That isn't to say that I'm going to disappear altogether. If anything, I want to increase my visibility. The big change is that I'll be considering what's in it for me. We're talking about ruthless self-marketing here. Which bring us to the question, "marketing what, exactly?"

Well, I've got a few projects that have been cooking for a while, and several of them are at the "reducing the sauce" stage. Among these are a series of templates aimed squarely at the Domino Utility Server Express, which I plan to offer and support as low-cost shrinkwrapped products (well, electronically shrinkwrapped, et least). Not that I'd turn away larger customers or anything (unless they're already customers of my employer, in which case I'd be contractually obliged to say no for the moment). These represent some of the most sophisticated work I have ever done on the platform, but at the same time they have been projects I've had to take on for the sake of the challenge alone. I've never been able to sell them internally, and I can blame that on over-compartmentalized budgets. (The same problem I've had trying to sell Ben's Midas solutions. Everybody wants the capabilities, but nobody wants to be the sponsor that ends up paying for it.) By distributing the cost of developing and maintaining these applications over a broader customer base, I hope to be able to move Utility Express into areas that have so far been the province of expensive dedicated client-server solutions (like Microsoft Project Professional/Project Server) and more expensive custom development at costs that will make Domino a first choice on a tight budget.

Then there's the book.
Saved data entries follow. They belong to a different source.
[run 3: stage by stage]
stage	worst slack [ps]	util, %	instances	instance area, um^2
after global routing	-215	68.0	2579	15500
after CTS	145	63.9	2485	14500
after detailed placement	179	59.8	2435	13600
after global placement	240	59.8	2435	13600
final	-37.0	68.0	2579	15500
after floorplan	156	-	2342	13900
File: src/rtl/mem_arbiter_pkg.sv
// Shared types for the instruction/data memory arbiter: FSM state and
// transaction owner encodings, plus a counter-width helper.
package mem_arbiter_pkg;

  typedef enum logic [1:0] {
    ARB_IDLE  = 2'd0,
    ARB_ISSUE = 2'd1,
    ARB_WAIT  = 2'd2,
    ARB_DONE  = 2'd3
  } arb_state_e;

  typedef enum logic {
    OWNER_IF = 1'b0,
    OWNER_D  = 1'b1
  } owner_e;

  // Width of a down-counter that must hold n-1; never narrower than one bit.
  function automatic int unsigned cnt_width(input int unsigned n);
    return (n > 1) ? $clog2(n) : 1;
  endfunction

endpackage

File: src/rtl/mem_arbiter_grant.sv
// Priority decision between fetch and data requesters, with the streak
// counter that forces a fetch grant after STARVE_LIMIT back-to-back data wins.
module arb_grant #(
  parameter int unsigned STARVE_LIMIT = 4
) (
  input  logic clk,
  input  logic rst,
  input  logic if_req,
  input  logic d_req,
  input  logic grant_en,
  output logic grant_if,
  output logic grant_d
);

  localparam int unsigned SW = $clog2(STARVE_LIMIT + 1);

  logic [SW-1:0] streak_q, streak_d;
  logic          starve;

  assign starve = (streak_q == SW'(STARVE_LIMIT));

  always_comb begin
    grant_if = grant_en & if_req & (~d_req | starve);
    grant_d  = grant_en & d_req & ~grant_if;
    streak_d = streak_q;
    if (grant_if) begin
      streak_d = '0;
    end else if (grant_d) begin
      // Only a data win that actually kept fetch waiting counts toward starvation.
      if (!if_req)      streak_d = '0;
      else if (!starve) streak_d = streak_q + SW'(1);
    end
  end

  // NOTE: sequential state uses non-blocking assignments so every register
  // samples its pre-edge inputs and updates together at the clock edge.
  always_ff @(posedge clk or negedge rst) begin
    if (!rst) streak_q <= '0;
    else      streak_q <= streak_d;
  end

endmodule

File: src/rtl/mem_arbiter.sv
// Shares one single-port registered-output memory between instruction fetch
// and MEM-stage data access; one transaction in flight, data has priority.
module mem_arbiter
  import mem_arbiter_pkg::*;
#(
  parameter int unsigned ADDR_W       = 10,
  parameter int unsigned DATA_W       = 32,
  parameter int unsigned MEM_LATENCY  = 1,
  parameter int unsigned STARVE_LIMIT = 4
) (
  input  logic              clk,
  input  logic              rst,
  input  logic              if_req,
  input  logic [ADDR_W-1:0] if_addr,
  output logic              if_ack,
  output logic [DATA_W-1:0] if_rdata,
  input  logic              d_req,
  input  logic              d_we,
  input  logic [ADDR_W-1:0] d_addr,
  input  logic [DATA_W-1:0] d_wdata,
  output logic              d_ack,
  output logic [DATA_W-1:0] d_rdata,
  output logic [ADDR_W-1:0] mem_addr,
  output logic [DATA_W-1:0] mem_wdata,
  output logic              mem_wren,
  output logic              mem_rden,
  input  logic [DATA_W-1:0] mem_q,
  output logic              busy
);

  localparam int unsigned CW = cnt_width(MEM_LATENCY);

  arb_state_e        state_q, state_d;
  owner_e            owner_q, owner_d;
  logic              we_q, we_d;
  logic [ADDR_W-1:0] addr_q, addr_d;
  logic [DATA_W-1:0] wdata_q, wdata_d;
  logic [CW-1:0]     cnt_q, cnt_d;
  logic [DATA_W-1:0] if_rdata_q, if_rdata_d;
  logic [DATA_W-1:0] d_rdata_q, d_rdata_d;
  logic              grant_en, grant_if, grant_d;

  assign grant_en = (state_q == ARB_IDLE);

  arb_grant #(.STARVE_LIMIT(STARVE_LIMIT)) u_grant (
    .clk      (clk),
    .rst      (rst),
    .if_req   (if_req),
    .d_req    (d_req),
    .grant_en (grant_en),
    .grant_if (grant_if),
    .grant_d  (grant_d)
  );

  // NOTE: every signal gets its hold value first, so no branch of the case
  // can leave one unassigned and infer a latch.
  always_comb begin
    state_d    = state_q;
    owner_d    = owner_q;
    we_d       = we_q;
    addr_d     = addr_q;
    wdata_d    = wdata_q;
    cnt_d      = cnt_q;
    if_rdata_d = if_rdata_q;
    d_rdata_d  = d_rdata_q;
    case (state_q)
      ARB_IDLE: begin
        if (grant_if || grant_d) begin
          owner_d = grant_d ? OWNER_D : OWNER_IF;
          we_d    = grant_d & d_we;
          addr_d  = grant_d ? d_addr : if_addr;
          if (grant_d) wdata_d = d_wdata;
          state_d = ARB_ISSUE;
        end
      end
      ARB_ISSUE: begin
        cnt_d   = CW'(MEM_LATENCY - 1);
        state_d = ARB_WAIT;
      end
      ARB_WAIT: begin
        if (cnt_q == '0) begin
          if (owner_q == OWNER_IF) if_rdata_d = mem_q;
          else if (!we_q)          d_rdata_d  = mem_q;
          state_d = ARB_DONE;
        end else begin
          cnt_d = cnt_q - CW'(1);
        end
      end
      ARB_DONE: state_d = ARB_IDLE;
      default:  state_d = ARB_IDLE;
    endcase
  end

  always_ff @(posedge clk or negedge rst) begin
    if (!rst) begin
      state_q    <= ARB_IDLE;
      owner_q    <= OWNER_IF;
      we_q       <= 1'b0;
      addr_q     <= '0;
      wdata_q    <= '0;
      cnt_q      <= '0;
      if_rdata_q <= '0;
      d_rdata_q  <= '0;
    end else begin
      state_q    <= state_d;
      owner_q    <= owner_d;
      we_q       <= we_d;
      addr_q     <= addr_d;
      wdata_q    <= wdata_d;
      cnt_q      <= cnt_d;
      if_rdata_q <= if_rdata_d;
      d_rdata_q  <= d_rdata_d;
    end
  end

  // Address/data come straight from the grant latch, so they hold between issues.
  assign mem_addr  = addr_q;
  assign mem_wdata = wdata_q;
  assign mem_rden  = (state_q == ARB_ISSUE) & ~we_q;
  assign mem_wren  = (state_q == ARB_ISSUE) &  we_q;
  assign busy      = (state_q != ARB_IDLE);
  assign if_ack    = (state_q == ARB_DONE) & (owner_q == OWNER_IF);
  assign d_ack     = (state_q == ARB_DONE) & (owner_q == OWNER_D);
  assign if_rdata  = if_rdata_q;
  assign d_rdata   = d_rdata_q;

endmodule

File: config.mk
export PLATFORM = sky130hd
export DESIGN_NAME = mem_arbiter
export DESIGN_NICKNAME = d
export VERILOG_FILES = /design/src/rtl/mem_arbiter_pkg.sv /design/src/rtl/mem_arbiter_grant.sv /design/src/rtl/mem_arbiter.sv
export SDC_FILE = /design/constraint.sdc
export NUM_CORES = 1
export LEC_CHECK = 0
export BUFFER_PORTS_ARGS = -buffer_cell sky130_fd_sc_hd__buf_2
export CORE_ASPECT_RATIO = 0.5
export CORE_UTILIZATION = 51
export CTS_CLUSTER_SIZE = 20
export DETAILED_ROUTE_END_ITERATION = 10
export GPL_TIMING_DRIVEN = 0
export PLACE_DENSITY_LB_ADDON = 0.05
export REMOVE_ABC_BUFFERS = 1
export SLEW_MARGIN = 40
export SYNTH_ARGS = -nofsm -noshare
export SYNTH_HDL_FRONTEND = slang
export SYNTH_SLANG_ARGS = --single-unit
File: constraint.sdc
create_clock -name clk -period 3.1 [get_ports clk]
set_input_delay 0.31 -clock clk [delete_from_list [all_inputs] [get_ports clk]]
set_output_delay 0.31 -clock clk [all_outputs]
set_load 0.02 [all_outputs]
== Word level (Yosys, flattened, before mapping) ==
Index checks and enable logic that the tools add are counted.
Storage, ports and cells
  output and inout port bits: 111
  bits of input ports: 89
  bits in registers: 114
Operators by class
  mux-type cells: 11
  $add $sub $neg: 2
  reduce and logical (&&, ||, !) cells: 11
  equal/unequal tests: 7
  bitwise gates (word level): 15
Operator list (count)
  2-to-1 mux 3 bit: 4
  2-to-1 mux 10 bit: 1
  bitwise AND 1 bit: 9
  case mux 2 bit (4 select lines): 1
  AND reduction 2 bit: 3
  AND reduction 3 bit: 2
  nonzero test 2 bit: 3
  NOT 1 bit: 5
  equality test 2 bit (second input constant): 2
  2-to-1 mux 2 bit: 2
  inequality test 2 bit (second input constant): 2
  AND reduction 4 bit: 1
  adder 3 x 1 -> 3 bit (second input constant): 1
  equality test 3 bit (second input constant): 1
  inequality test 3 bit (second input constant): 1
  equality test 2 x 1 -> 1 bit (second input constant): 1
  logical NOT 2 bit: 1
  2-to-1 mux 1 bit: 2
  case mux 1 bit (2 select lines): 1
  logical OR 1 bit: 1
  bitwise OR 1 bit: 1
  subtractor 1 bit (second input constant): 1

== Longest topological paths before layout ==
Gate-level depths: netlist (run 1).
  word-level depth: 8
  depth in mapped cells: 7
  mapped depth without buffers: 5

== Modules after synthesis ==
A second synthesis (run 1) with hierarchy kept.
Second synthesis, totals
  cells, all modules: 307
  area total of the unflattened synthesis: 4639.4 um2
By module, submodules not included
  mem_arbiter: instances 1, sequential area each 2752.6 um2, cells each 287, area each 4440.5 um2
  arb_grant: instances 1, sequential area each 75.1 um2, cells each 20, area each 198.9 um2

== Worst setup path after synthesis (run 1) ==
OpenSTA, ideal clock, no wires.
  kind: flip-flop to flip-flop
  start: register u_grant.streak_q[0]
  end: register wdata_q[10] (netlist: mem_wdata[10])
  setup time: 0.125 ns
  required time: 2.975 ns
  arrival time: 1.428 ns
  slack: 1.547 ns
  stages on the path, launching flop included: 7
  path through: dfrtp_1 > inv_1 > ha_1 > and3_4 > nor2_4 > buf_6 > mux2_2
Between the ends
  longest elaborated chain between the ends: 7
RTL lines
  start: declaration: line mem_arbiter_grant.sv:17  | logic [SW-1:0] streak_q, streak_d;
  start signal: assignment: line mem_arbiter_grant.sv:39  | else streak_q <= streak_d;
  equality test 3 bit *: line mem_arbiter_grant.sv:20  | assign starve = (streak_q == SW'(STARVE_LIMIT));
  bitwise OR 1 bit *: line mem_arbiter_grant.sv:23  | grant_if = grant_en & if_req & (~d_req | starve);
  bitwise AND 1 bit *: line mem_arbiter_grant.sv:23
  NOT 1 bit: line mem_arbiter_grant.sv:24  | grant_d = grant_en & d_req & ~grant_if;
  bitwise AND 1 bit: line mem_arbiter_grant.sv:24
  logical OR 1 bit: line mem_arbiter.sv:68  | if (grant_if || grant_d) begin
  AND reduction 3 bit (no line) *
  end signal: assignment: line mem_arbiter.sv:109  | wdata_q <= wdata_d;
  end: declaration: line mem_arbiter.sv:37  | logic [DATA_W-1:0] wdata_q, wdata_d;
Every way passes the cells marked *; elsewhere a longest branch is shown, timed or not.
A chain may end at the register's enable or synchronous reset.

== Worst setup path after layout (run 1) ==
  start: register state_q[0]
  end: register wdata_q[19] (netlist: mem_wdata[19])
Between the ends
  longest elaborated chain between the ends: 7
  elaborated cells between the ends (all ways): 8
  those cells by class: bitwise (5); reduce/logical (3)
RTL lines
  start: declaration: line mem_arbiter.sv:33  | arb_state_e state_q, state_d;
  start signal: assignment: line mem_arbiter.sv:105  | state_q <= state_d;
  logical NOT 2 bit *: line mem_arbiter.sv:43, mem_arbiter.sv:66
  bitwise AND 1 bit (2 in series): line mem_arbiter_grant.sv:23
  NOT 1 bit: line mem_arbiter_grant.sv:24
  bitwise AND 1 bit: line mem_arbiter_grant.sv:24
  logical OR 1 bit: line mem_arbiter.sv:68
  AND reduction 3 bit (no line) *
Marks and branches as above.

==> results of run 1 <==
-- power by group through the flow --
stage / registers, mW / logic (mW) / clock network (mW)
detailed placement: 2.62 / 3.41 / 0
global route: 2.71 / 3.62 / 1.92
floorplan: 3.50 / 1.29 / 0
CTS: 2.61 / 3.42 / 1.86
finish: 2.61 / 3.38 / 1.83
global placement: 2.58 / 3.30 / 0
-- area by class of cell --
class	instances	area, um2
clock buffers	27	513.0
clock inverters	5	50.05
fillers	594	2067
inverters	5	18.77
multi-input cells	170	1574
flip-flops and latches	113	2828
well taps	112	140.1
repair buffers	205	1097
-- flip-flops by register name, indices dropped and copies added (netlist names) --
name,cells
mem_addr,10
we_q,1
if_rdata,32
u_grant.streak_q,3
owner_q,1
mem_wdata,32
d_rdata,32
state_q,2
-- cell families after synthesis --
family | Yosys count
compound gates | 40
simple gates | 27
mux | 97
buf+inv | 22
flops | 113
fa+ha+maj | 6
-- per-stage QoR --
stage / cells / utilization / worst slack (ns) / hold slack, ns
after global routing: 637 / 0.7506 / 0.05810 / 0.1262
final: 637 / 0.7506 / 0.2390 / 0.1295
after global placement: 599 / 0.6691 / 0.1458 / 0.4650
after floorplan: 288 / - / 0.7799 / 0.01441
after detailed placement: 604 / 0.6815 / 0.2513 / 0.2306
after CTS: 637 / 0.7506 / 0.2447 / 0.1121
-- worst max-delay path, stage by stage (launching register included) --
cell and delay (ns):
dfrtp_1 0.39, inv_1 0.11, ha_1 0.63, nand2_1 0.42, nor2_4 0.58, buf_16 0.23, mux2_2 0.35
-- repair_timing --
item	4_1_cts	5_1_grt
gates resized for setup	0	0
setup endpoints to repair	0	0
hold endpoints to repair	45	0
hold buffers	1	0
-- layout by cell type, fill, tap and decap left out, drive strengths merged --
cell / instances
a21o: 1
a21oi: 12
a22o: 1
a31o: 1
a31oi: 1
a32o: 1
a41oi: 10
and2: 2
and3: 1
and3b: 1
buf: 204
bufinv: 1
clkbuf: 27
clkinv: 4
dfrtp: 113
dlygate4sd3: 1
ha: 6
inv: 5
mux2: 97
nand2: 4
nand2b: 1
nand3: 1
nand3b: 1
nor2: 14
nor2b: 2
o21a: 1
o21ai: 12
-- path summary, 6_finish.rpt --
path                       slack (ns)  cells after the start                      start                        end
setup / recovery                 0.24                      6     state_q[0]$_DFFE_PN0P_  mem_wdata[19]$_DFFE_PN0P_
setup reg to reg                 0.24                      6     state_q[0]$_DFFE_PN0P_  mem_wdata[19]$_DFFE_PN0P_
hold / removal                   0.13                      2                d_wdata[30]  mem_wdata[30]$_DFFE_PN0P_
min in group asynchronous        0.39                      2                        rst    mem_addr[0]$_DFFE_PN0P_
hold reg to reg                  0.48                      1  mem_wdata[30]$_DFFE_PN0P_  mem_wdata[30]$_DFFE_PN0P_
max in group asynchronous        2.06                      3                        rst   mem_wdata[9]$_DFFE_PN0P_
-- routing by layer --
metal / track usage / wire length [um]
met5: 0 / 0
met4: 0.1053 / 90
met3: 0.09942 / 1009
met2: 0.4006 / 5178
met1: 0.2658 / 4143
==> key figures, run 1 <==
Status
  • Status: completed

GRT
  • GRT Total Usage: 0.2354
  • Vias in the first global route: 3,244
  • Largest net degree at the start of global routing: 69
  • First-pass GRT wire length: 15,930 um
  • GRT overflow: 0
  • Initial antenna violation count: 0

Clock tree
  • CTS tree: yes
  • Latest clock arrival within the worst-skew pair: 0.40 ns
  • Post-CTS Setup Inserts: 0
  • CTS Sinks: 113
  • CTS Buffer Depth: 2
  • CTS root buffer: clkbuf_16
  • H-tree levels: 4
  • Clock transition at the registers of the reported paths: 0.05 ns
  • Num CTS Buffers: 17

Finish
  • Total Nets Final: 607
  • Share of cells above drive strength 1: 0.6286
  • # diodes: 0
  • Area delta synth->final: 37.73%
  • Fin area: 6221 um2

Yosys
  • Syn Inst Count: 305
  • Post-synthesis adder-cell area fraction: 0.01662
  • Synth Area in Compound Gates: 0.05679
  • EDFF count, synth: 0
  • Largest family of logic cells by synthesized area: multiplexers
  • Simple-gate share of the synthesized area: 0.03075
  • Share of synthesized registers carrying an async set or reset: 1.000
  • Most common cell in the netlist: dfrtp_1
  • Sequential share of the synthesized area: 0.6260
  • Top cells by area, synth: dfrtp_1 (63%), mux2_2 (23%), a41oi_1 (1.9%)
  • Leading area contributor after synthesis: dfrtp_1
  • Syn. warnings: 0
  • Unique masters post-synth: 31
  • Area fraction of the dominant cell type after synthesis: 0.6260
  • Most frequent cells after synthesis: dfrtp_1 (113), mux2_2 (94), nor2_1 (13), a21oi_1 (12), o21ai_0 (11)
  • Main synth FF type: dfrtp_1
  • Xor/xnor cell area share of the yosys netlist: 0
  • Mean Syn Cell Area: 14.81 um2
  • Post-synthesis mux area share: 0.2418
  • Mapped cell area: 4517 um2
  • Flops & latches, synth: 113

Routing
  • Pre-Repair DR Iteration Count: 5
  • Vias per cell: 5.110
  • DR vias: 3,255
  • DRC viols: 0
  • Antenna viol nets, final: 0
  • Final wirelength: 10,420 um
  • Initial drt markers: 122
  • WL/cell: 16.36 um

Place
  • Port bufs: 199
  • HPWL after DPL: 7404 um
  • Gpl congestion: 0.7870
  • Placed instance area: 5648 um2

Floorplanning
  • Die area: 9260 um2
  • Cell Rows: 23
  • Chip Height: 68.55 um
  • Initial Utilization: 0.5450
  • I/O pin total: 200
  • CORE AREA: 8288 um2
  • Chip width: 135.1 um

Critical path
  • Worst setup EP type: register
  • Worst EP required: 3.38 ns
  • Setup CP Type: reg2reg
  • CP Launch Type: register
  • Worst path arrival time: 3.14 ns
  • Worst-path maximum fanout: 20

STA
  • # setup viols final: 0
  • Worst-Margin Slew: 0.7102 ns
  • RSZ-0062 raised after global routing: false
  • Clock Skews: 0.005400 ns
  • Final worst-path cycle share: 0.9229
  • Minimum clock period: 2.861 ns
  • Final Hold Vio Count: 0
  • Highest clock rate: 349.5 MHz
  • TNS Setup: 0 ns
  • Rel. slew slack: 0.5266
  • Final-report max-slew violation count: 0

Power and ir drop
  • Pleak: 3.032 nW
  • Comb pwr share: 0.432
  • Clock power share: 0.234
  • Pint: 4.888 mW
  • PwrDens: 1257 nW/um2
  • Psw: 2.931 mW
  • Reg power frac: 0.334
  • Sw frac: 0.3748
  • Tot Pwr: 7.819 mW
  • Peak VDD IR: 0.6716 mV

Run
  • Maxcap violations: 0

Worst hold path
  • Hold Path Class: in2reg
Power figures use the tool's default switching activity.
==> inputs of run 2 (changes only) <==
--- a/config.mk
+++ b/config.mk
@@ -6,8 +6,8 @@
 export NUM_CORES = 1
 export LEC_CHECK = 0
 export BUFFER_PORTS_ARGS = -buffer_cell sky130_fd_sc_hd__buf_2
-export CORE_ASPECT_RATIO = 0.5
-export CORE_UTILIZATION = 51
+export CORE_ASPECT_RATIO = 2
+export CORE_UTILIZATION = 48
 export CTS_CLUSTER_SIZE = 20
 export DETAILED_ROUTE_END_ITERATION = 10
 export GPL_TIMING_DRIVEN = 0
==> key figures, run 2 (same netlist as run 1, synthesis figures left out) <==
Critical path
  • Worst setup EP type: register
  • Worst path arrival time: 3.12 ns (-0.02 ns)
  • Worst EP required: 3.38 ns (about the same)
  • CP Launch Type: register
  • Critical R2R Launch: state_q[0]$_DFFE_PN0P_
  • R2R Setup Slk: 0.25 ns (about the same)
  • RR Endpoint: mem_wdata[19]$_DFFE_PN0P_
  • Setup CP Type: reg2reg
  • Worst Reg2Reg Path Length in Cells: 6 (unchanged)
  • Worst-path maximum fanout: 21 (+5.0%)

Routing
  • Antenna viol nets, final: 0 (unchanged)
  • WL/cell: 16.58 um (+1.3%)
  • DR vias: 3,280 (+0.77%)
  • DRC viols: 26 (+26)
  • Final wirelength: 10,400 um (-0.25%)
  • Vias per cell: 5.231 (+2.4%)
  • Initial drt markers: 169 (+39%)
  • Pre-Repair DR Iteration Count: 7 (+2)

Status
  • Failing checks: design-rule violations
  • Status: finished, violations left

STA
  • Rel. slew slack: 0.5044 (-0.02220)
  • TNS Setup: 0 ns (unchanged)
  • Worst Slack Setup Final: 0.2522 ns (+0.01314 ns)
  • Highest clock rate: 351.1 MHz (+0.46%)
  • Minimum clock period: 2.848 ns (-0.01315 ns)
  • Clock Skews: 0.01009 ns (+0.004693 ns)
  • Final-report max-slew violation count: 0 (unchanged)
  • Final Hold Vio Count: 0 (unchanged)
  • Final worst-path cycle share: 0.9187 (-0.004240)
  • # setup viols final: 0 (unchanged)
  • Worst-Margin Slew: 0.7435 ns (+0.03330 ns)
  • RSZ-0062 raised after global routing: false

Worst hold path
  • Worst Hold Depth: 2 (unchanged)
  • WHS Endpoint: mem_wdata[30]$_DFFE_PN0P_
  • Hold Path Class: in2reg
  • Worst Hold Launch: d_wdata[30]

GRT
  • Initial antenna violation count: 1 (+1)
  • GRT Total Usage: 0.2289 (-0.006466)
  • GRT overflow: 0 (unchanged)
  • Largest net degree at the start of global routing: 65 (-5.8%)
  • Vias in the first global route: 3,578 (+10%)
  • First-pass GRT wire length: 17,070 um (+7.1%)

Clock tree
  • Clock transition at the registers of the reported paths: 0.05 ns (about the same)
  • Num CTS Buffers: 17 (unchanged)
  • Latest clock arrival within the worst-skew pair: 0.40 ns (about the same)
  • CTS Sinks: 113 (unchanged)
  • CTS tree: yes
  • H-tree levels: 4 (unchanged)
  • CTS root buffer: clkbuf_16
  • Post-CTS Setup Inserts: 0 (unchanged)
  • CTS Buffer Depth: 2 (unchanged)

Floorplanning
  • I/O pin total: 200 (unchanged)
  • Initial Utilization: 0.4978 (-0.04719)
  • CORE AREA: 9074 um2 (+9.5%)
  • Chip Height: 139.2 um (+100%)
  • Die area: 9826 um2 (+6.1%)
  • Chip width: 70.60 um (-48%)
  • Cell Rows: 49 (+110%)

Finish
  • Share of cells above drive strength 1: 0.6336 (+0.005016)
  • Area delta synth->final: 36.54%
  • Fin area: 6167 um2 (-0.86%)
  • Filler instances: 695 (+17%)
  • Commonest cells after routing, fill and taps aside: buf_2 (198), dfrtp_1 (113), mux2_2 (94)
  • Post-layout util: 0.6797 (-0.07093)
  • Most common cell after layout, fill and taps aside: buf_2
  • Total Nets Final: 607 (unchanged)

Power and ir drop
  • Peak VDD IR: 0.8304 mV (+24%)
  • PwrDens: 1245 nW/um2 (-0.93%)
  • Pleak: 3.002 nW (-0.99%)
  • Tot Pwr: 7.680 mW (-1.8%)

Place
  • HPWL after DPL: 7565 um (+2.2%)
  • Gpl congestion: 0.7525 (-4.4%)
  • Worst slack at placement: 0.2231 ns (-0.02821 ns)
  • Port bufs: 199 (unchanged)
  • Placed instance area: 5627 um2 (-0.38%)

Run
  • Maxcap violations: 0 (unchanged)
run 2: worst max-delay path by stage:
stage,startpoint,depth (start not counted),slack (ns),endpoint
5_1_grt,state_q[0]$_DFFE_PN0P_,6,0.02,mem_wdata[19]$_DFFE_PN0P_
3_5_place_dp,state_q[0]$_DFFE_PN0P_,6,0.22,mem_wdata[19]$_DFFE_PN0P_
3_3_place_gp,state_q[0]$_DFFE_PN0P_,5,0.13,mem_wdata[15]$_DFFE_PN0P_
4_1_cts,state_q[0]$_DFFE_PN0P_,6,0.21,mem_wdata[19]$_DFFE_PN0P_
2_1_floorplan,state_q[0]$_DFFE_PN0P_,5,0.78,mem_wdata[0]$_DFFE_PN0P_
6_report,state_q[0]$_DFFE_PN0P_,6,0.25,mem_wdata[19]$_DFFE_PN0P_
run 2: layout make-up:
cell class                      count  area (um2)  area share
Clock buffer                       19       432.9     0.07020
Tap cell                          102       127.6     0.02069
Clock inverter                     12       95.09     0.01542
Multi-Input combinational cell    170        1574      0.2552
Antenna cell                        1       2.502   0.0004058
Sequential cell                   113        2828      0.4585
Inverter                            5       18.77    0.003043
Timing Repair Buffer              205        1089      0.1765
run 2: timing repair:
item                                   CTS  global route
endpoints found under the hold margin   63             0
hold buffers                             1             0
gates resized for setup                  0             0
I've found myself answering the same questions over and over again over the years, and I've come to the conclusion that there are a lot of people out there who just don't get it. And "getting it" is the hardest part of Domino development. People know what they want to do with Domino, they just don't know how to translate that into forms, views, agents and resources. I know as well as you do that there are a boatload of excellent resources out there to learn from if you're willing to take the time to learn. I also know, from the email "consultancy", that there are a lot of good web developers and designers who have come to Domino from other platforms and really don't have the time to accomodate a steep learning curve before producing results. By the same token, there are a goodly number of excellent Notes developers who don't really know where to start when they have to bring their applications to the web. I hope to change all of that.

Now, getting all of this going has been a bit of a challenge. Not so much the writing or the development (although they've had their own problems), but the business aspect. That comes as a consequence of the various financial triels and travails I've told you about before. Once I've got the eyes dotted and the tees crossed, I'll start introducing things here. For the benefit of the community, I'll be going over some of the technical problems I've faced and the ways I've gotten around them. And I'll be excerpting bits of the book as well.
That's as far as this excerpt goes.